Exploratory task-specific analyses revealed that for Stroop and speech tasks the same four clusters emerged that were revealed in the main analyses. Further, the cluster was characterised by exaggerated BP reactivity but only modest cardiac reactivity had significantly increased risk of hypertension. A four-cluster solution emerged for the mirror-tracing task as well although the clusters were slightly different in composition and cluster membership did not relate to hypertension risk. Presumably, because tasks have been shown to provoke different stress responses via different physiological mechanisms33 these results support the notion that stress tasks differ in their relevance to disease outcomes.

The current study is not without limitations. First, it could be argued that an element of subjectivity exists in choosing the clustering algorithm and the final number of reactivity profile clusters. These are issues with all forms of cluster analysis. We chose Ward’s method as it has been widely used in health psychology research35 and precedence for its use exists in stress psychophysiology; two previous studies have used Ward’s method to cluster stress reactivity patterns according to autonomic activity34 and stress task.33 Four clusters were selected for two reasons: a substantial increase in total sum of squares was observed during the iteration decreasing the sample from five clusters to four, and outputs with five or three clusters either had very small clusters with extreme individuals or large, heterogeneous clusters, respectively. Second, the effect sizes in the current study are small. However, they are consistent in magnitude with those observed in other studies,3 and this is not unexpected as hypertension is multiply determined, having aetiological roots in various physical, psychological and behavioural domains.23, 24, 25 Finally, the possibility exists that famine exposure in utero could influence the present results and limit generalisability. However, chi-square analysis revealed that famine exposure did not differ across the clusters (P=0.25) nor did it relate to hypertension diagnosis (P=0.17).

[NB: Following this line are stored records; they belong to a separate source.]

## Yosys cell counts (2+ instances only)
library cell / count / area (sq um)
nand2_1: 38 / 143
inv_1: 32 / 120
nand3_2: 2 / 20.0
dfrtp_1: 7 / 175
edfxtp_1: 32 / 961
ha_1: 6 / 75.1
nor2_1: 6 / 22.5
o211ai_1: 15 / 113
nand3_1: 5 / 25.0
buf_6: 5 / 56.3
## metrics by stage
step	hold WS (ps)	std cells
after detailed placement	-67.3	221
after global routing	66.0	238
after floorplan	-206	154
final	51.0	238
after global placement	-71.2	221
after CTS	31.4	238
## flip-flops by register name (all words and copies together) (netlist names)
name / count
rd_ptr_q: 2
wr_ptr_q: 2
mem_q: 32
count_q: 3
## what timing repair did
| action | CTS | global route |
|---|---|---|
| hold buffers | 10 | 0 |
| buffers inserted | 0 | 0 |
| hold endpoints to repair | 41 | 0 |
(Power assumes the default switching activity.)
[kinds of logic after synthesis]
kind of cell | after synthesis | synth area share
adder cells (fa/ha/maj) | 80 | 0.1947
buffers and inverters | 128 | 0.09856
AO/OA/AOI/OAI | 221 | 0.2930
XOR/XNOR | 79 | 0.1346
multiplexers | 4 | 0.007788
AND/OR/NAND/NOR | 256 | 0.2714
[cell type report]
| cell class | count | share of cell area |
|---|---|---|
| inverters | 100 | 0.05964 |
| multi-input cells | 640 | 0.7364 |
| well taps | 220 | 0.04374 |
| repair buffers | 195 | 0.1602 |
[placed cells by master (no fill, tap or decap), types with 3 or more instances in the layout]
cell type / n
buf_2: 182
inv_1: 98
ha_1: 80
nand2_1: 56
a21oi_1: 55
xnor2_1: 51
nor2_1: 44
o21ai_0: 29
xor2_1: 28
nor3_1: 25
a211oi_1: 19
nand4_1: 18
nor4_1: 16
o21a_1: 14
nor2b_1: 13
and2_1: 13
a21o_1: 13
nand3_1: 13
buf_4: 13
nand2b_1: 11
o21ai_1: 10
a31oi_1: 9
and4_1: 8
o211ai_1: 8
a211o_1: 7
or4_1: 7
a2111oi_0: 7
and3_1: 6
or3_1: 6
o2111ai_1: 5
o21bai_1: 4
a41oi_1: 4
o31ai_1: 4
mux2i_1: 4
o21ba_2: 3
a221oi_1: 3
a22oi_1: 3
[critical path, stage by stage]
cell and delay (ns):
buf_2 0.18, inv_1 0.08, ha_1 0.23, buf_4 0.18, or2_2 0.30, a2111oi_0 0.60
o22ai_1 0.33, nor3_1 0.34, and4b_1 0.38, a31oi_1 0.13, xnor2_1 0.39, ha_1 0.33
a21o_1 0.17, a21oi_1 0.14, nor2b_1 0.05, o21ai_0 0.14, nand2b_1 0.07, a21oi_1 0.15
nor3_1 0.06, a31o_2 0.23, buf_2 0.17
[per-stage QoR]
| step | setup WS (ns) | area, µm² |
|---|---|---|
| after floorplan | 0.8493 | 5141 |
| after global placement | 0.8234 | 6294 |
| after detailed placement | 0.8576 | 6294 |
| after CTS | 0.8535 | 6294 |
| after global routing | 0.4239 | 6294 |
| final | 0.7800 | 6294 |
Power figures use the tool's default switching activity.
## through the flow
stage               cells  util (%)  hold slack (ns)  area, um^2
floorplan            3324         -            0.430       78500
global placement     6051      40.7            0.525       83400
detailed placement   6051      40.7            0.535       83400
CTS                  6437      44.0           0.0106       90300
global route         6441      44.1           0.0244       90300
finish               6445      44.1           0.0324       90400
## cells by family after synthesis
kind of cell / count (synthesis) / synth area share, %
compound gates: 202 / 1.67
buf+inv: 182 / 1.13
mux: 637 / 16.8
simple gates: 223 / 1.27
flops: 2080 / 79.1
==> src/hdl/tpe_pkg.sv <==
`default_nettype none
package tpe_pkg;

  localparam int QW = 32;
  localparam int OW = 48;
  localparam int NOUT = 10;
  localparam int ACCW = 64;
  localparam logic signed [QW-1:0] ONE_Q = 32'sh0100_0000;

  typedef enum logic [1:0] {
    MODE_EVAL = 2'd0,
    MODE_ALPHA = 2'd1,
    MODE_BETA = 2'd2,
    MODE_WEIGHT = 2'd3
  } mode_t;

  typedef enum logic [1:0] {
    REG_DEG_X = 2'd0,
    REG_DEG_Y = 2'd1,
    REG_DEG_Z = 2'd2
  } reg_idx_t;

  typedef enum logic [3:0] {
    ST_IDLE,
    ST_BINIT,
    ST_BRD,
    ST_BT,
    ST_BM,
    ST_BWR,
    ST_SUM_RD,
    ST_SUM_F,
    ST_SUM_P1,
    ST_SUM_P2,
    ST_SUM_W,
    ST_DONE
  } state_t;

  function automatic logic signed [QW-1:0] sat32(input logic signed [ACCW-1:0] v);
    logic signed [ACCW-1:0] hi;
    logic signed [ACCW-1:0] lo;
    hi = 64'sh0000_0000_7FFF_FFFF;
    lo = -64'sh0000_0000_8000_0000;
    if (v > hi) begin
      return 32'sh7FFF_FFFF;
    end else if (v < lo) begin
      return 32'sh8000_0000;
    end
    return v[QW-1:0];
  endfunction

  function automatic logic signed [ACCW-1:0] rnd24(input logic signed [ACCW-1:0] p);
    logic signed [ACCW-1:0] q;
    q = p + 64'sd8388608;
    return q >>> 24;
  endfunction

  function automatic logic signed [OW-1:0] sat48(input logic signed [ACCW-1:0] v);
    logic signed [ACCW-1:0] hi;
    logic signed [ACCW-1:0] lo;
    hi = 64'sh0000_7FFF_FFFF_FFFF;
    lo = -64'sh0000_8000_0000_0000;
    if (v > hi) begin
      return 48'sh7FFF_FFFF_FFFF;
    end else if (v < lo) begin
      return 48'sh8000_0000_0000;
    end
    return v[OW-1:0];
  endfunction

endpackage
`default_nettype wire

==> src/hdl/tpe_mulq.sv <==
`default_nettype none
module tpe_mulq
  import tpe_pkg::*;
(
  input wire logic clk,
  input wire logic signed [QW-1:0] a,
  input wire logic signed [QW-1:0] b,
  output logic signed [ACCW-1:0] prod
);

  always_ff @(posedge clk) begin
    prod <= ACCW'(a) * ACCW'(b);
  end

endmodule
`default_nettype wire
## src/design/modbus_rtu_frame_checker_unit_assert.svh

```systemverilog
// Assertion macros for the Modbus RTU frame checker.
// Included by the top level; no other dependencies.
`ifndef MODBUS_RTU_FRAME_CHECKER_UNIT_ASSERT_SVH
`define MODBUS_RTU_FRAME_CHECKER_UNIT_ASSERT_SVH

// same-cycle implication, disabled in reset
`define MRFC_ASSERT_NOW(lbl, clk, rst_n, ante, cons) \
  lbl: assert property (@(posedge clk) disable iff (!rst_n) (ante) |-> (cons)) \
    else $error("mrfc assertion failed");

// next-cycle implication, disabled in reset
`define MRFC_ASSERT_NEXT(lbl, clk, rst_n, ante, cons) \
  lbl: assert property (@(posedge clk) disable iff (!rst_n) (ante) |=> (cons)) \
    else $error("mrfc assertion failed");

`endif

```

## src/design/mrfc_pkg.sv

```systemverilog
// Shared types, codes and CRC-16/MODBUS table for the Modbus RTU frame checker.
// No dependencies.
package mrfc_pkg;

  localparam int MAX_FRAME_DEF = 256;
  localparam int LEN_W         = 9;
  localparam int VERDICT_W     = 3;

  localparam logic [VERDICT_W-1:0] VERDICT_SUPPORTED   = 3'd0;
  localparam logic [VERDICT_W-1:0] VERDICT_UNSUPPORTED = 3'd1;
  localparam logic [VERDICT_W-1:0] VERDICT_OTHER_STA   = 3'd2;
  localparam logic [VERDICT_W-1:0] VERDICT_CRC_ERR     = 3'd3;
  localparam logic [VERDICT_W-1:0] VERDICT_TOO_SHORT   = 3'd4;
  localparam logic [VERDICT_W-1:0] VERDICT_TOO_LONG    = 3'd5;

  localparam logic [7:0] FC_READ_HOLDING = 8'h03;
  localparam logic [7:0] FC_READ_INPUT   = 8'h04;
  localparam logic [7:0] FC_WRITE_SINGLE = 8'h06;
  localparam logic [7:0] FC_WRITE_MULTI  = 8'h10;

  localparam logic [7:0]  STATION_RESET = 8'h01;
  localparam logic [15:0] CRC_INIT      = 16'hFFFF;
  localparam logic [15:0] CRC_POLY      = 16'hA001;

  typedef struct packed {
    logic [7:0] frame_byte;
    logic       last_byte;
  } in_item_t;

  typedef struct packed {
    logic [VERDICT_W-1:0] verdict;
    logic [7:0]           function_code;
    logic [LEN_W-1:0]     frame_length;
    logic [15:0]          computed_crc;
  } out_item_t;

  // one entry of the 256-entry reflected CRC table
  function automatic logic [15:0] crc_table(input logic [7:0] idx);
    logic [15:0] c;
    c = {8'h00, idx};
    for (int k = 0; k < 8; k++) begin
      c = c[0] ? ((c >> 1) ^ CRC_POLY) : (c >> 1);
    end
    return c;
  endfunction

  function automatic logic [15:0] crc_step(input logic [15:0] crc, input logic [7:0] b);
    return {8'h00, crc[15:8]} ^ crc_table(crc[7:0] ^ b);
  endfunction

endpackage

```

## src/design/mrfc_frame_eval.sv

```systemverilog
// Per-frame state and verdict logic: CRC accumulator, byte counter, header bytes.
// Depends on mrfc_pkg.
module mrfc_frame_eval #(
  parameter int MaxFrame = mrfc_pkg::MAX_FRAME_DEF
) (
  input  logic                clk,
  input  logic                rst_n,
  input  logic                fire,
  input  mrfc_pkg::in_item_t  item,
  input  logic [7:0]          station_address,
  output mrfc_pkg::out_item_t result
);

  localparam int CNT_W = $clog2(MaxFrame + 1);
  localparam logic [CNT_W-1:0] MAX_CNT = CNT_W'(MaxFrame);

  logic [15:0]      crc_r, crc_nxt, crc_upd;
  logic [CNT_W-1:0] cnt_r, cnt_nxt, len;
  logic [7:0]       station_r, station_nxt, sta;
  logic [7:0]       function_r, function_nxt, fc;
  logic [15:0]      trail_r, trail_nxt, trail_new, received;
  logic             overlong_r, overlong_nxt, too_long, too_short;
  logic             fc_known;

  always_comb begin
    too_long  = overlong_r || (cnt_r == MAX_CNT);
    len       = (cnt_r == MAX_CNT) ? MAX_CNT : cnt_r + CNT_W'(1);
    too_short = cnt_r < CNT_W'(3);
    sta       = (cnt_r == '0) ? item.frame_byte : station_r;
    fc        = (cnt_r == CNT_W'(1)) ? item.frame_byte : function_r;
    // CRC trails input by two bytes; the final pair is the received CRC
    crc_upd   = (cnt_r >= CNT_W'(2)) ? mrfc_pkg::crc_step(crc_r, trail_r[15:8]) : crc_r;
    trail_new = {trail_r[7:0], item.frame_byte};
    received  = {trail_new[7:0], trail_new[15:8]};
    fc_known  = (fc == mrfc_pkg::FC_READ_HOLDING) || (fc == mrfc_pkg::FC_READ_INPUT) ||
                (fc == mrfc_pkg::FC_WRITE_SINGLE) || (fc == mrfc_pkg::FC_WRITE_MULTI);

    if (too_short) begin
      result.verdict = mrfc_pkg::VERDICT_TOO_SHORT;
    end else if (too_long) begin
      result.verdict = mrfc_pkg::VERDICT_TOO_LONG;
    end else if (sta != station_address) begin
      result.verdict = mrfc_pkg::VERDICT_OTHER_STA;
    end else if (received != crc_upd) begin
      result.verdict = mrfc_pkg::VERDICT_CRC_ERR;
    end else if (fc_known) begin
      result.verdict = mrfc_pkg::VERDICT_SUPPORTED;
    end else begin
      result.verdict = mrfc_pkg::VERDICT_UNSUPPORTED;
    end
    result.function_code = fc;
    result.frame_length  = mrfc_pkg::LEN_W'(len);
    result.computed_crc  = {crc_upd[7:0], crc_upd[15:8]};

    crc_nxt      = crc_r;
    cnt_nxt      = cnt_r;
    station_nxt  = station_r;
    function_nxt = function_r;
    trail_nxt    = trail_r;
    overlong_nxt = overlong_r;
    if (fire) begin
      if (item.last_byte) begin
        crc_nxt      = mrfc_pkg::CRC_INIT;
        cnt_nxt      = '0;
        station_nxt  = '0;
        function_nxt = '0;
        trail_nxt    = '0;
        overlong_nxt = 1'b0;
      end else begin
        crc_nxt      = crc_upd;
        cnt_nxt      = len;
        station_nxt  = sta;
        function_nxt = fc;
        trail_nxt    = trail_new;
        overlong_nxt = too_long;
      end
    end
  end

  always_ff @(posedge clk) begin
    if (!rst_n) begin
      crc_r      <= mrfc_pkg::CRC_INIT;
      cnt_r      <= '0;
      station_r  <= '0;
      function_r <= '0;
      trail_r    <= '0;
      overlong_r <= 1'b0;
    end else begin
      crc_r      <= crc_nxt;
      cnt_r      <= cnt_nxt;
      station_r  <= station_nxt;
      function_r <= function_nxt;
      trail_r    <= trail_nxt;
      overlong_r <= overlong_nxt;
    end
  end

endmodule

```

## src/design/modbus_rtu_frame_checker_unit.sv

```systemverilog
// Modbus RTU frame checker: takes one received byte per cycle and, on the byte
// flagged last, returns one verdict with function code, length and CRC-16/MODBUS.
// An item passes an input register, then CRC table lookup and compare logic,
// then the result register. The sustained rate is one byte per cycle, but in_stall
// holds the input while a last byte waits. Bytes that are not
// last leave no result and advance even while a result waits; only a last byte
// waits for the result register to free up. The station address register
// resets to 1 and may be rewritten while no frame is in flight.
// Depends on mrfc_pkg, mrfc_frame_eval and modbus_rtu_frame_checker_unit_assert.svh.
`include "modbus_rtu_frame_checker_unit_assert.svh"

module modbus_rtu_frame_checker_unit #(
  parameter int MaxFrame = mrfc_pkg::MAX_FRAME_DEF
) (
  input  logic                clk,
  input  logic                rst_n,
  input  logic                in_valid,
  output logic                in_stall,
  input  mrfc_pkg::in_item_t  in_data,
  output logic                out_valid,
  input  logic                out_stall,
  output mrfc_pkg::out_item_t out_data,
  input  logic                cfg_wr_en,
  input  logic [7:0]          cfg_wr_data
);

  logic               in_vld_r, in_vld_nxt;
  mrfc_pkg::in_item_t in_item_r;
  logic               out_vld_r, out_vld_nxt;
  mrfc_pkg::out_item_t out_item_r, eval_res;
  logic [7:0]         station_r;
  logic               out_free, fire, in_take;

  always_comb begin
    out_free    = !out_vld_r || !out_stall;
    fire        = in_vld_r && (!in_item_r.last_byte || out_free);
    in_stall    = in_vld_r && !fire;
    in_take     = in_valid && !in_stall;
    in_vld_nxt  = in_take || (in_vld_r && !fire);
    out_vld_nxt = (fire && in_item_r.last_byte) || (out_vld_r && out_stall);
  end

  mrfc_frame_eval #(.MaxFrame(MaxFrame)) u_eval (
    .clk             (clk),
    .rst_n           (rst_n),
    .fire            (fire),
    .item            (in_item_r),
    .station_address (station_r),
    .result          (eval_res)
  );

  always_ff @(posedge clk) begin
    if (!rst_n) begin
      in_vld_r  <= 1'b0;
      out_vld_r <= 1'b0;
      station_r <= mrfc_pkg::STATION_RESET;
    end else begin
      in_vld_r  <= in_vld_nxt;
      out_vld_r <= out_vld_nxt;
      if (cfg_wr_en) begin
        station_r <= cfg_wr_data;
      end
    end
  end

  always_ff @(posedge clk) begin
    if (in_take) begin
      in_item_r <= in_data;
    end
    if (fire && in_item_r.last_byte) begin
      out_item_r <= eval_res;
    end
  end

  assign out_valid = out_vld_r;
  assign out_data  = out_item_r;

  `MRFC_ASSERT_NEXT(a_in_hold, clk, rst_n, in_vld_r && !fire, in_vld_r)
  `MRFC_ASSERT_NOW(a_no_overwrite, clk, rst_n,
    out_vld_r && out_stall, !(fire && in_item_r.last_byte))
  `MRFC_ASSERT_NOW(a_short_len, clk, rst_n,
    out_valid && out_data.verdict == mrfc_pkg::VERDICT_TOO_SHORT,
    out_data.frame_length < mrfc_pkg::LEN_W'(4))
  `MRFC_ASSERT_NOW(a_long_len, clk, rst_n,
    out_valid && out_data.verdict == mrfc_pkg::VERDICT_TOO_LONG,
    out_data.frame_length == mrfc_pkg::LEN_W'(MaxFrame))

endmodule

```
===== src/ppse_pkg.sv =====
// ----------------------------------------------------------------------------
// ppse_pkg
// Shared types, constants and saturation helpers for the polynomial evaluator.
// ----------------------------------------------------------------------------
package ppse_pkg;

    localparam int DATA_W          = 32;
    localparam int PROD_W          = 2 * DATA_W;
    localparam int CNT_W           = 3;
    localparam int IDX_W           = 3;
    localparam int MAX_TERMS_DEF   = 7;
    localparam int FRAC_BITS_DEF   = 16;

    // register indexes on the config port
    localparam logic [IDX_W-1:0] REG_TERM_COUNT = 3'd0;
    localparam logic [IDX_W-1:0] REG_COEF_BASE  = 3'd1;

    localparam logic [CNT_W-1:0] TERM_COUNT_RST = 3'd7;

    localparam logic signed [PROD_W-1:0] S32_MAX_W = 64'sh0000_0000_7FFF_FFFF;
    localparam logic signed [PROD_W-1:0] S32_MIN_W = 64'shFFFF_FFFF_8000_0000;

    // one pipeline slot
    typedef struct packed {
        logic                     valid;
        logic signed [DATA_W-1:0] x;
        logic signed [DATA_W-1:0] power;
        logic signed [DATA_W-1:0] sum;
        logic                     ovf;
    } ppse_lane_t;

    function automatic logic sat_hit_w(input logic signed [PROD_W-1:0] v);
        return (v > S32_MAX_W) || (v < S32_MIN_W);
    endfunction

    function automatic logic signed [DATA_W-1:0] sat_w(input logic signed [PROD_W-1:0] v);
        logic signed [DATA_W-1:0] r;
        if (v > S32_MAX_W) begin
            r = S32_MAX_W[DATA_W-1:0];
        end else if (v < S32_MIN_W) begin
            r = S32_MIN_W[DATA_W-1:0];
        end else begin
            r = v[DATA_W-1:0];
        end
        return r;
    endfunction

    // sign-extended sum of two 32-bit values; add_sat saturates it to 32 bits
    function automatic logic signed [DATA_W:0] add_ext(input logic signed [DATA_W-1:0] a,
                                                       input logic signed [DATA_W-1:0] b);
        return {a[DATA_W-1], a} + {b[DATA_W-1], b};
    endfunction

    function automatic logic add_hit(input logic signed [DATA_W:0] s);
        return s[DATA_W] != s[DATA_W-1];
    endfunction

    function automatic logic signed [DATA_W-1:0] add_sat(input logic signed [DATA_W:0] s);
        logic signed [DATA_W-1:0] r;
        if (s[DATA_W] != s[DATA_W-1]) begin
            r = s[DATA_W] ? S32_MIN_W[DATA_W-1:0] : S32_MAX_W[DATA_W-1:0];
        end else begin
            r = s[DATA_W-1:0];
        end
        return r;
    endfunction

endpackage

In conclusion, using multivariate cluster analysis, four distinct HR and BP reactions patterns were identified that differed in relative risk of hypertension diagnosis at 5-year follow-up. A profile characterised by exaggerated BP but only modest HR reactivity conferred the greatest risk, while individuals mounting relatively exaggerated BP and HR responses carried the least amount of risk. These results support, but more importantly, add specificity to the established relationship between BP stress responses and hypertension and provide positive reinforcement for the use of multivariate statistical approaches in psychophysiology research.